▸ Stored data
*** Begin section ***
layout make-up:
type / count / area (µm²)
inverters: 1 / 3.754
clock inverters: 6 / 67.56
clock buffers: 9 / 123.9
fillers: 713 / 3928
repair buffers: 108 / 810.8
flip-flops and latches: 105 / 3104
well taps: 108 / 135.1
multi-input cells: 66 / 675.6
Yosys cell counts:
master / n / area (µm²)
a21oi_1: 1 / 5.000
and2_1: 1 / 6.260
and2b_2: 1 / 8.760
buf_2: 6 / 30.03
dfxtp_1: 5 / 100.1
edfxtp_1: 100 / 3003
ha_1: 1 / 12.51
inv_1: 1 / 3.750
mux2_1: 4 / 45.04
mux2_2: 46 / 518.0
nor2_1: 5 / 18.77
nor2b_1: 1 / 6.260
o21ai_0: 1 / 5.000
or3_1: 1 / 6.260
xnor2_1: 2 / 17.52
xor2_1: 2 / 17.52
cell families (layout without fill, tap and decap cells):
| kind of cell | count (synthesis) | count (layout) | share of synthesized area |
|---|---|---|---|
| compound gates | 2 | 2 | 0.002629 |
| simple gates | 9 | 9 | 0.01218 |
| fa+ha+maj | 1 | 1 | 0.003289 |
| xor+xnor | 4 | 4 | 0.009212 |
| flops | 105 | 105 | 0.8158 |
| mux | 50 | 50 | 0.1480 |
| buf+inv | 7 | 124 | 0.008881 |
*** End section ***
*** Begin section ***
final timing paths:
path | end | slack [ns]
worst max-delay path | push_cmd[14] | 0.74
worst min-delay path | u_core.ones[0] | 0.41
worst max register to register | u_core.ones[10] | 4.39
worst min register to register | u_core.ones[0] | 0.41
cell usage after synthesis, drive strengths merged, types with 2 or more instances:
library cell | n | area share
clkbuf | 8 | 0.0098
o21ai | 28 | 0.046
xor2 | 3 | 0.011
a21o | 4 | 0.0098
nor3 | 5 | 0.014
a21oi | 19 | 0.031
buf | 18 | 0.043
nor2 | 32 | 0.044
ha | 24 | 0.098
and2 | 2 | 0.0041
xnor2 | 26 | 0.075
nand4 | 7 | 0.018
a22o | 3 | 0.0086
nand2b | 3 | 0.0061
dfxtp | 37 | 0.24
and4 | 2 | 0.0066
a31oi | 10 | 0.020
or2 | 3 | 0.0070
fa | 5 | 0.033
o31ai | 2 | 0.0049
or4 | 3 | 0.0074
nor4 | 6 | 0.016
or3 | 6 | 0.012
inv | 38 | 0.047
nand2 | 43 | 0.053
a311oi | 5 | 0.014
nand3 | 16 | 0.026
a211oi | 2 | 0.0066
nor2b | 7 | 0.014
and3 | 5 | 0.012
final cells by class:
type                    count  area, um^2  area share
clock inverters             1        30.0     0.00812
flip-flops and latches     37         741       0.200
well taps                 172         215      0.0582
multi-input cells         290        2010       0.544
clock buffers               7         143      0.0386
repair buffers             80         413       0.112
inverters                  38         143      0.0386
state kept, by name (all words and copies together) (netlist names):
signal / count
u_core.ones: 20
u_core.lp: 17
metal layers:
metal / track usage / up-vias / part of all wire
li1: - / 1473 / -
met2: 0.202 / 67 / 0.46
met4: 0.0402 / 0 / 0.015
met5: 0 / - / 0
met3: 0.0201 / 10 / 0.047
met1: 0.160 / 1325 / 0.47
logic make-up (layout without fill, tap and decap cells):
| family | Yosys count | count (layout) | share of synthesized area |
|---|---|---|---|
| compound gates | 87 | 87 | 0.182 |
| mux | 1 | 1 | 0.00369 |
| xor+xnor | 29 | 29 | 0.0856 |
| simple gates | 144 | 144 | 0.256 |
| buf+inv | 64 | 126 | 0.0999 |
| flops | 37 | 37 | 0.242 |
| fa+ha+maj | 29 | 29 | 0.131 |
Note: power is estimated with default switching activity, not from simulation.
*** End section ***
*** Begin section ***
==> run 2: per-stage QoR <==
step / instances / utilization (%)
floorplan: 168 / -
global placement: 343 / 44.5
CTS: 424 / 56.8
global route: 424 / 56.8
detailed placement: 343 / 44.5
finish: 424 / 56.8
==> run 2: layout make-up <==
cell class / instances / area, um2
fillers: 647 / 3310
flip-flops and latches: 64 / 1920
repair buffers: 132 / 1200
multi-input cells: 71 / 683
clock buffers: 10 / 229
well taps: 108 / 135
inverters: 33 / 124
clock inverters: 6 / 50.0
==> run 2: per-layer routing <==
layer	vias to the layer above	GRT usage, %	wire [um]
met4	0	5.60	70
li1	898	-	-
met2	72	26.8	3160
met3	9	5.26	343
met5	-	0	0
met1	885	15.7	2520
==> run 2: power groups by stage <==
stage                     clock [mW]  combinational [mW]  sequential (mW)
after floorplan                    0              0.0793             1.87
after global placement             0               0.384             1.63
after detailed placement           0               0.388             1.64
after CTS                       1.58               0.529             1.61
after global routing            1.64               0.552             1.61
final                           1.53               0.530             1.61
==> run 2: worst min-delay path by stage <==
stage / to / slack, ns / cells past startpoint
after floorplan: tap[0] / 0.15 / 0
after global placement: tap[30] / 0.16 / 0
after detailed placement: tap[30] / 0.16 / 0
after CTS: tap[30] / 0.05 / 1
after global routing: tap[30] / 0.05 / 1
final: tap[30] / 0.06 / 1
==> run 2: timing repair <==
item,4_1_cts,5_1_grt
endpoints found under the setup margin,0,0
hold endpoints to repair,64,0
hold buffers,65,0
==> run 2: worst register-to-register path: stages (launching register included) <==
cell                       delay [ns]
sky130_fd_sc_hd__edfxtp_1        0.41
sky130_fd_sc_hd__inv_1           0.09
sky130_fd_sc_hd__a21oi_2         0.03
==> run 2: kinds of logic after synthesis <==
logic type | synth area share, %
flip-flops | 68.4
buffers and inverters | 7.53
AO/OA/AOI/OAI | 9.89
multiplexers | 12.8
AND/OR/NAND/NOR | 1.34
*** End section ***
▸ ASSIGNMENT
The word to look for is "inverters"; copy out every line of the entries that holds it.

▸ SOLUTION BELOW
inverters: 1 / 3.754
clock inverters: 6 / 67.56
clock inverters             1        30.0     0.00812
inverters                  38         143      0.0386
inverters: 33 / 124
clock inverters: 6 / 50.0
buffers and inverters | 7.53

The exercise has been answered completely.